Goodfellow Airmen visit Big Spring veterans

Team Goodfellow Airmen pose after visiting veterans at the Veterans Affairs Hospital, Big Springs, Texas, Aug. 1. (U.S. Air Force photo by Goodfellow Airman)

Team Goodfellow Airmen pose after visiting veterans at the Veterans Affairs Hospital, Big Springs, Texas, Aug. 1. (U.S. Air Force photo by Goodfellow Airman)

GOODFELLOW AFB, Texas -- For 20 Goodfellow Airmen, Aug. 1 was a day that will remain etched in their memories. This was the day they visited the Veterans Affairs Hospital, Big Spring, Texas. 

"The purpose of the visit was to meet and interact with veterans," said Senior Airman Jonathan Blythe, 17th Comptroller Squadron. "It helped us look back at our history and experience, and helped us understand our past as the military, knowing it's what got us to where we are now. Without them, we wouldn't be wearing this uniform." 

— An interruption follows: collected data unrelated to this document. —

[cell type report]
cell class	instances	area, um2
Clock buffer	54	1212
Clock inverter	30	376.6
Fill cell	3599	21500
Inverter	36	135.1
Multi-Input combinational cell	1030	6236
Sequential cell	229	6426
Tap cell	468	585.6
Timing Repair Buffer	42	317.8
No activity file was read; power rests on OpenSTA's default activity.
--- src/rtl/chip_io_pkg.sv ---
// Shared pad map, tie-offs and types for the 12-pad I/O ring
// Pads 0..7 are MIO and 8..11 are DIO, with the JTAG pads on the DIOs

package chip_io_pkg;

  localparam int NumPads    = 12;
  localparam int NumMioPads = 8;

  // JTAG pad map
  localparam int JtagEnIdx = 6;              // Strap, MIO 6
  localparam int TrstIdx   = 7;              // MIO 7
  localparam int TckIdx    = NumMioPads + 0;
  localparam int TmsIdx    = NumMioPads + 1; // Doubles as chip select
  localparam int TdiIdx    = NumMioPads + 2;
  localparam int TdoIdx    = NumMioPads + 3;

  typedef logic [NumPads-1:0] pad_vec_t;

  // Core view of the JTAG pads while JTAG owns them, chip select is active low
  localparam pad_vec_t JtagTieOff = pad_vec_t'(1) << TmsIdx;

  localparam logic [31:0] JtagIdcode = 32'h0A5C11E3;

  typedef struct packed {
    pad_vec_t out;
    pad_vec_t oe;
  } pad_ctrl_t;

  typedef struct packed {
    pad_vec_t invert;
    pad_vec_t open_drain;
  } pad_attr_t;

  typedef struct packed {
    logic tck;
    logic tms;
    logic tdi;
    logic trst_n;
  } jtag_req_t;

  typedef enum logic [2:0] {
    PAD_OUT        = 3'd0,
    PAD_OE         = 3'd1,
    PAD_INVERT     = 3'd2,
    PAD_OPEN_DRAIN = 3'd3,
    PAD_IN         = 3'd4, // Read only
    STATUS         = 3'd5  // Read only
  } reg_addr_e;

  typedef enum logic [3:0] {
    TEST_LOGIC_RESET, RUN_TEST_IDLE,
    SELECT_DR, CAPTURE_DR, SHIFT_DR, EXIT1_DR, PAUSE_DR, EXIT2_DR, UPDATE_DR,
    SELECT_IR, CAPTURE_IR, SHIFT_IR, EXIT1_IR, PAUSE_IR, EXIT2_IR, UPDATE_IR
  } tap_state_e;

  typedef enum logic [1:0] {
    IDCODE = 2'b01,
    BYPASS = 2'b11
  } tap_instr_e;

endpackage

Senior Airman John Stark, 316th Training Squadron said interacting with the veterans was very enlightening. "Hearing about their military experiences reminded me of the many sacrifices that were made by earlier generations of Americans in service to their country," said Senior Airman Stark. 

One of the veterans Senior Airman Stark spoke to was a 90-year-old Marine, who served in the South Pacific during World War II. After serving in Shanghai, China, for two years, his unit was sent to the Philippines. He was among those Americans who surrendered to the Japanese at Bataan in 1941. 

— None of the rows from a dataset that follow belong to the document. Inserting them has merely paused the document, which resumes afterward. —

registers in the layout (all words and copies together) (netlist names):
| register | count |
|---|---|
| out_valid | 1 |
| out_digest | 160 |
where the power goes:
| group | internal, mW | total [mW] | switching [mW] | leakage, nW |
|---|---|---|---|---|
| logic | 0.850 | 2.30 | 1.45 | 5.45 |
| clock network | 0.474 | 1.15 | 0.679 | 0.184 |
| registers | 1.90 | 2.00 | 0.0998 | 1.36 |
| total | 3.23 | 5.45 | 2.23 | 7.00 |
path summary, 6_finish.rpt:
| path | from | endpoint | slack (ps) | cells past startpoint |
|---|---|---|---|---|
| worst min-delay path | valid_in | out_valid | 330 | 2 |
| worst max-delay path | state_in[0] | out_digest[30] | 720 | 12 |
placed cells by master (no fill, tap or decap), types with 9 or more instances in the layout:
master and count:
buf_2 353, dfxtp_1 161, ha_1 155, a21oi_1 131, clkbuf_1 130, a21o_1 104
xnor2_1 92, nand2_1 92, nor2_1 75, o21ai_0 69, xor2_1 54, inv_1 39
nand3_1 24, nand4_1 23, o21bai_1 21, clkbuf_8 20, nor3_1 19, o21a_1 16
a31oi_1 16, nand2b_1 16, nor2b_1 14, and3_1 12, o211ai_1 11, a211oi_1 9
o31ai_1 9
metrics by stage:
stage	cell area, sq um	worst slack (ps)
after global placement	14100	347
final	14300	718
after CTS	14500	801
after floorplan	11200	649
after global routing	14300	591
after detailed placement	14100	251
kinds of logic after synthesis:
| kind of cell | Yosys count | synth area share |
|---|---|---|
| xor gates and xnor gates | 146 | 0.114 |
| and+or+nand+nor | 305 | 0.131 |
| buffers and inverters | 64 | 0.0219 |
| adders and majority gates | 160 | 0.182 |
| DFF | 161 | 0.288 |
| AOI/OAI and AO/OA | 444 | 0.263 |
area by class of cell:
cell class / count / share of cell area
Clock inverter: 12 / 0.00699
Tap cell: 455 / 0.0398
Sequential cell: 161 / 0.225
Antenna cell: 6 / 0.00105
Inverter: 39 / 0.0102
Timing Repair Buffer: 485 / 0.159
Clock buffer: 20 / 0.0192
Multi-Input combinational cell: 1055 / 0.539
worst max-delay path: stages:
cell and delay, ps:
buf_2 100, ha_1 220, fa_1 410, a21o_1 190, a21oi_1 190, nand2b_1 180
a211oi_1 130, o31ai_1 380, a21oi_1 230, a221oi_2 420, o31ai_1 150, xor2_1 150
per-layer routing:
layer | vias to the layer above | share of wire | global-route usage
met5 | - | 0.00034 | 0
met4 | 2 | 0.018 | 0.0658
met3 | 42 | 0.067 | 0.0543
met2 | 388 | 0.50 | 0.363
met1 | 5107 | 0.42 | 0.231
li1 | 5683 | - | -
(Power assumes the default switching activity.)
===== config.mk =====
export PLATFORM = sky130hd
export DESIGN_NAME = sha1_round_stage
export DESIGN_NICKNAME = d
export VERILOG_FILES = /design/src/sha1_pkg.sv /design/src/sha1_round_stage.sv
export SDC_FILE = /design/constraint.sdc
export NUM_CORES = 1
export LEC_CHECK = 0
export BUFFER_PORTS_ARGS = -buffer_cell sky130_fd_sc_hd__clkbuf_2
export CAP_MARGIN = 20
export CELL_PAD_IN_SITES_DETAIL_PLACEMENT = 1
export CELL_PAD_IN_SITES_GLOBAL_PLACEMENT = 1
export CORE_AREA = 2 2 657 659
export CTS_CLUSTER_DIAMETER = 100
export CTS_CLUSTER_SIZE = 14
export DETAILED_ROUTE_END_ITERATION = 8
export DIE_AREA = 0 0 659 661
export GPL_TIMING_DRIVEN = 0
export HOLD_SLACK_MARGIN = 0.08
export PLACE_DENSITY = 0.32
export SYNTH_ARGS = -nofsm -noshare
export SYNTH_HDL_FRONTEND = slang
export SYNTH_SLANG_ARGS = --single-unit

===== constraint.sdc =====
create_clock -name clk -period 6.8 [get_ports clk]
set_clock_uncertainty 0.05 [all_clocks]
set_input_delay 1.36 -clock clk [delete_from_list [all_inputs] [get_ports clk]]
set_output_delay 1.36 -clock clk [all_outputs]
set_load 0.005 [all_outputs]

===== src/sha1_pkg.sv =====
// SHA-1 widths, constants and shared types; every pipeline stage and the testbench import this
`default_nettype none

package sha1_pkg;

	// word and block geometry
	localparam int word_bits = 32;
	localparam int state_words = 5;
	localparam int digest_bits = state_words * word_bits;
	localparam int msg_words = 5;
	localparam int window_words = 16;
	localparam int round_count = 80;

	// input register, one register per round, feed-forward register
	localparam int pipe_latency = round_count + 2;

	typedef logic [word_bits-1:0] word_t;

	// chaining values, messages and digests; word a sits in the top bits
	typedef logic [digest_bits-1:0] digest_t;

	// the five working variables, a in the high word
	typedef struct packed {
		word_t a;
		word_t b;
		word_t c;
		word_t d;
		word_t e;
	} sha1_vars_t;

	// same 160 bits seen flat (ports, feed-forward) or as variables (rounds)
	typedef union packed {
		digest_t flat;
		sha1_vars_t vars;
	} sha1_state_u;

	// schedule words t .. t+15, entry 0 feeds the current round
	typedef word_t [window_words-1:0] window_t;

	// round constants
	localparam word_t k_00_19 = 32'h5a827999;
	localparam word_t k_20_39 = 32'h6ed9eba1;
	localparam word_t k_40_59 = 32'h8f1bbcdc;
	localparam word_t k_60_79 = 32'hca62c1d6;

	// fixed padding of the second HMAC block
	localparam word_t pad_marker = 32'h80000000;

	// 64-byte pad block plus 20 message bytes = 672 bits
	localparam word_t pad_length = 32'h000002a0;

endpackage

`default_nettype wire


===== src/sha1_round_stage.sv =====
// one registered SHA-1 round with one message schedule step, replicated eighty times by the top level
`default_nettype none
`timescale 1ns/10ps

module sha1_round_stage
	import sha1_pkg::*;
#(
	parameter int round_index = 0
)
(
	input wire logic clk,
	input wire logic rst_n,
	input wire logic valid_in,
	input wire sha1_state_u state_in,
	input wire window_t window_in,
	input wire digest_t ctx_in,
	output logic valid_out,
	output sha1_state_u state_out,
	output window_t window_out,
	output digest_t ctx_out
);

	// constant for this round's range
	localparam word_t round_k =
		(round_index < 20) ? k_00_19 :
		(round_index < 40) ? k_20_39 :
		(round_index < 60) ? k_40_59 : k_60_79;

	// W[t+16] is only consumed up to round 79
	localparam bit extend_schedule = (round_index < round_count - window_words);

	sha1_state_u next_state;
	window_t next_window;
	word_t sched_word;

	function automatic word_t rotl(input word_t x, input int n);
		return (x << n) | (x >> (word_bits - n));
	endfunction

	// choose, parity, majority, parity
	function automatic word_t round_f(input word_t b, input word_t c, input word_t d);
		if (round_index < 20)
			return (b & c) | (~b & d);
		else if (round_index < 40)
			return b ^ c ^ d;
		else if (round_index < 60)
			return (b & c) | (b & d) | (c & d);
		else
			return b ^ c ^ d;
	endfunction

	always_comb
	begin
		next_state.vars.a = rotl(state_in.vars.a, 5)
			+ round_f(state_in.vars.b, state_in.vars.c, state_in.vars.d)
			+ state_in.vars.e + round_k + window_in[0];
		next_state.vars.b = state_in.vars.a;
		next_state.vars.c = rotl(state_in.vars.b, 30);
		next_state.vars.d = state_in.vars.c;
		next_state.vars.e = state_in.vars.d;
	end

	// new schedule word from entries 0, 2, 8 and 13 of the window
	always_comb
	begin
		if (extend_schedule)
			sched_word = rotl(window_in[0] ^ window_in[2] ^ window_in[8] ^ window_in[13], 1);
		else
			sched_word = '0;
	end

	// slide the window down one word, new word on top
	always_comb
	begin
		for (int i = 0; i < window_words - 1; i++)
		begin
			next_window[i] = window_in[i + 1];
		end
		next_window[window_words - 1] = sched_word;
	end

	always_ff @(posedge clk)
	begin
		if (!rst_n)
			valid_out <= 1'b0;
		else
			valid_out <= valid_in;
	end

	always_ff @(posedge clk)
	begin
		state_out <= next_state;
		window_out <= next_window;
		ctx_out <= ctx_in;
	end

	// strobe moves exactly one stage per clock outside reset
	a_valid_step: assert property (
		@(posedge clk) (rst_n && $past(rst_n)) |-> (valid_out == $past(valid_in)))
		else $error("round %0d valid did not follow its input by one cycle", round_index);

endmodule

`default_nettype wire


==> impl_metrics.toml <==
[grt]
grt_pass1_wl_mm = 270.2
track_usage = 0.1011
antenna_found_initial = 199
grt_pass1_vias = 20090
grt_max_degree = 15
overflow = 0

[synthesis]
syn_nets = 2411
synthMuxAreaShare = 0.01553
yosys.area_share.adder = 0.09237
synth_top_family_by_area = "adder cells"
ys_types = 49
synth_compound_area_frac = 0.02732
synth_ff_type = "dfxtp_1"
synth-edff-count = 0
synthXorXnorAreaFrac = 0.05073
ys.warnings.count = 0
ys_ff_latch = 833
ys_seq_area_frac = 0.7665
synth_area_sq_mm = 0.02175
synthCells = 1452
synthSimpleGateAreaFrac = 0.01921
avgSynthCellArea_sq_um = 14.98
ys_async_sr_fraction = 0

[critical_path]
slowest_delay_ps = 800
endpoint = "state_out[157]"
crit_arrival_ps = 6580
cp_max_fo = 7
crit_start = "window_in[19]"
path_depth = 16
crit_buf_inv = 5
cpLargestDelayFamily = "adder cells"
required_ps = 7450
crit_type = "in -> reg"
cp_slowest_cell = "fa_1"
startpoint_type = "input pin"
cp_cell_sequence = "clkbuf_2 > inv_1 > fa_1 > inv_1 > fa_1 > ha_1 > ha_1 > clkbuf_1 > nand2_1 > nor2_1 > nand2_1 > a31oi_2 > buf_8 > nand3b_1 > a21boi_1 > xnor2_1"
worstSetupEndpointType = "register"

[detailed_routing]
drt-pass1-iter-count = 4
wl_per_cell_um = 25.47
drtIter0Drc = 557
wirelength_mm = 229.8
route.vias.total = 18550
vias_per_cell = 2.055
drc = 0
ant_nets = 0

[die]
die_w_um = 659
core_sq_mm = 0.4291
start_util = 0.05070
io-pin-count = 1668
rows = 241
die_h_um = 661
die-area_sq_mm = 0.4356

[pwr]
total_power_mw = 13.80
peakVddDrop_v = 0.0001652
power_leakage_nw = 18.15
power.density_mw_per_mm2 = 340.9

[clock_network]
post-cts-setup-buffers = 0
clk_pin_slew_worst_paths_ps = 70
cts-root-buf = "clkbuf_16"
clock-sinks = 833
htreeDepth = 3
cts_tree = "yes"
cts_buffers = 98
cts_resized = 0
clock_path_buffers = 4
hold_buffers = 0

[flow_run]
max_cap_violations = 0

[sta]
worst_hold_slack_ps = 543.2
min_period_ps = 5922
tns_ps = 0
finalHoldViolCount = 0
finalSetupViolations = 0
max_freq_mhz = 168.9
worst_pin_slew_ps = 1024
slew_viol_final = 0
rsz0062_at_grt = "no"
relSlewSlack = 0.3171
fin_crit_sh = 0.8709

[cells_and_area]
layout-drive-gt1-share = 0.5628
layout_commonest_cell = "clkbuf_2"
most-common-layout-cells = "clkbuf_2, dfxtp_1, inv_1"
syn_to_final_growth_pct = 86.11
design_area_sq_mm = 0.04049
fillers = 50620
layout.nets = 4182

[placement]
dp_hpwl_mm = 209.6
gp_congestion = 0.8196
dpl-instance-area_sq_mm = 0.03729
portBuffers = 1667

[hold_path]
hold_path.class = "in -> reg"

[status]
run_status = "finished, final reports clean"
[report_power, final]
group	switching [mW]	internal, mW
registers	0.116	5.28
logic	1.88	1.05
clock network	2.60	2.88
total	4.59	9.21
[sequential cells by signal (all words and copies together) (netlist names)]
name and flops:
ctx_out 160, window_out 512, valid_out 1, state_out 160
[how the worst min path moves through the flow]
stage | startpoint | endpoint | slack (ps) | depth (start not counted)
after floorplan | ctx_in[0] | ctx_out[0] | 1340 | 0
after detailed placement | ctx_in[69] | ctx_out[69] | 1410 | 1
after global routing | window_in[50] | window_out[18] | 440 | 1
final | window_in[476] | window_out[444] | 540 | 1
after CTS | window_in[476] | window_out[444] | 400 | 1
after global placement | window_in[46] | window_out[14] | 1410 | 1
[synth_stat cells (2+ instances only)]
library cell / number / share of area
o21ai_0: 9 / 0.0021
nor2b_1: 3 / 0.00086
nor4_1: 2 / 0.00058
mux2_2: 14 / 0.0072
nor3_1: 9 / 0.0021
nand2_1: 20 / 0.0035
xor2_1: 39 / 0.016
o21bai_1: 4 / 0.0014
clkbuf_1: 4 / 0.00069
dfxtp_1: 833 / 0.77
ha_1: 63 / 0.036
fa_1: 61 / 0.056
mux2i_1: 18 / 0.0083
nand3b_1: 2 / 0.00069
and2_1: 4 / 0.0012
nand3_1: 7 / 0.0016
nand2b_1: 3 / 0.00086
a31oi_1: 3 / 0.00086
inv_1: 157 / 0.027
a21oi_1: 30 / 0.0069
xnor2_1: 87 / 0.035
nand4_1: 4 / 0.0012
a211oi_1: 4 / 0.0014
nor2_1: 24 / 0.0041
o211ai_1: 2 / 0.00069
and3_1: 3 / 0.00086
o21ai_1: 5 / 0.0012
a2111oi_2: 2 / 0.0014
o21a_1: 4 / 0.0014
a311oi_1: 2 / 0.00081
a21o_1: 12 / 0.0041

The retired Marine's frank account about the hardships he and thousands of other Americans endured for three years as prisoners of war left an indelible impression on Senior Airman Stark. 

"Though the terrible hardships were almost unimaginable for us young Airmen, we benefited from hearing about the grave sacrifices that he and many other Americans made," commented Senior Airman Stark. 

For Airman 1st Class Bethany Reed, 316 TRS, the visit was an awesome opportunity to speak to the veterans and to hear their reflections on their time in service. 

"It was really encouraging to see how enthusiastic they were even though they were in hospital," said Airman 1st Class Reed. "I learned so much about our history and was utterly amazed by every detail." 

Blythe said the visit was a very fulfilling experience.

 "A lot of times people do not appreciate the people who served before us," said Senior Airman Blythe. "Sometimes people who wear this uniform take it for granted. They don't know what took place prior to their lives. We got a good taste of reality, understanding what it took to serve back then. It gave us more of an appreciation for them." 

Senior Airman Stark also had the privilege of listening to a former Marine Corps sergeant talk about his experience from three tours in Vietnam. He initially spoke about the many patrols and jungle combat depicted in documentaries on the Vietnam War, but after he heard about the language and culture training that linguists receive at Goodfellow, he talked about a cultural immersion experience that he had 40 years ago in the jungles of Vietnam. In conjunction with reconnaissance training on his third tour, he had intense contact with the Montagard Hill People of Vietnam for an extended period where he learned to speak their language, eat their food, and live as they did. 

"As he spoke, it was apparent that he had developed an appreciation for the Montagard people and their way of life through this wartime experience," said Senior Airman Stark. "I felt honored to have him tell me about it, a positive experience amid war." Senior Airman Blythe urged fellow servicemembers to take advantage of such opportunities. He said regardless of the branch of service, servicemembers should always try to engage in anything that involves American military history and traditions. It all comes down to loving and being patriotic to America, he added. 

"All in all, talking to the veterans was very important because it enabled multiple generations of Americans linked by military service to connect with each other," said Senior Airman Stark. "I enjoyed listening to them talk about their experiences and their subsequent lives and careers as civilians."

 Senior Airman Stark said the veterans were grateful for the visit and enjoyed talking to the Airmen.

 "Given the great sacrifices that many of these veterans have made, it was gratifying to them to see that ideals and values which motivated them to serve in the past were still important to young American servicemembers today," said Senior Airman Stark. "In this sense, I think the short visit by the Airmen meant more to the veterans than we will ever know. I encourage servicemembers to take time to greet and show an interest in the veterans they meet in their daily lives." 

Airman 1st Class Reed said she felt blessed to be able to meet the veterans and was amazed to hear what they went through. 

"I would go back again, and I recommend fellow servicemembers to pay them a visit because they truly are our heroes," she added. 

Senior Airman Blythe was glad the other Airmen shared the same appreciation he did for the veterans at the hospital. 

"It brightened up their day significantly due to the fact that we had so much compassion, curiosity and respect for everything they did," said Senior Airman Blythe. "Regardless of the rank, awards and decorations you may achieve, if someone cares for you, it means the world and nothing can ever replace that."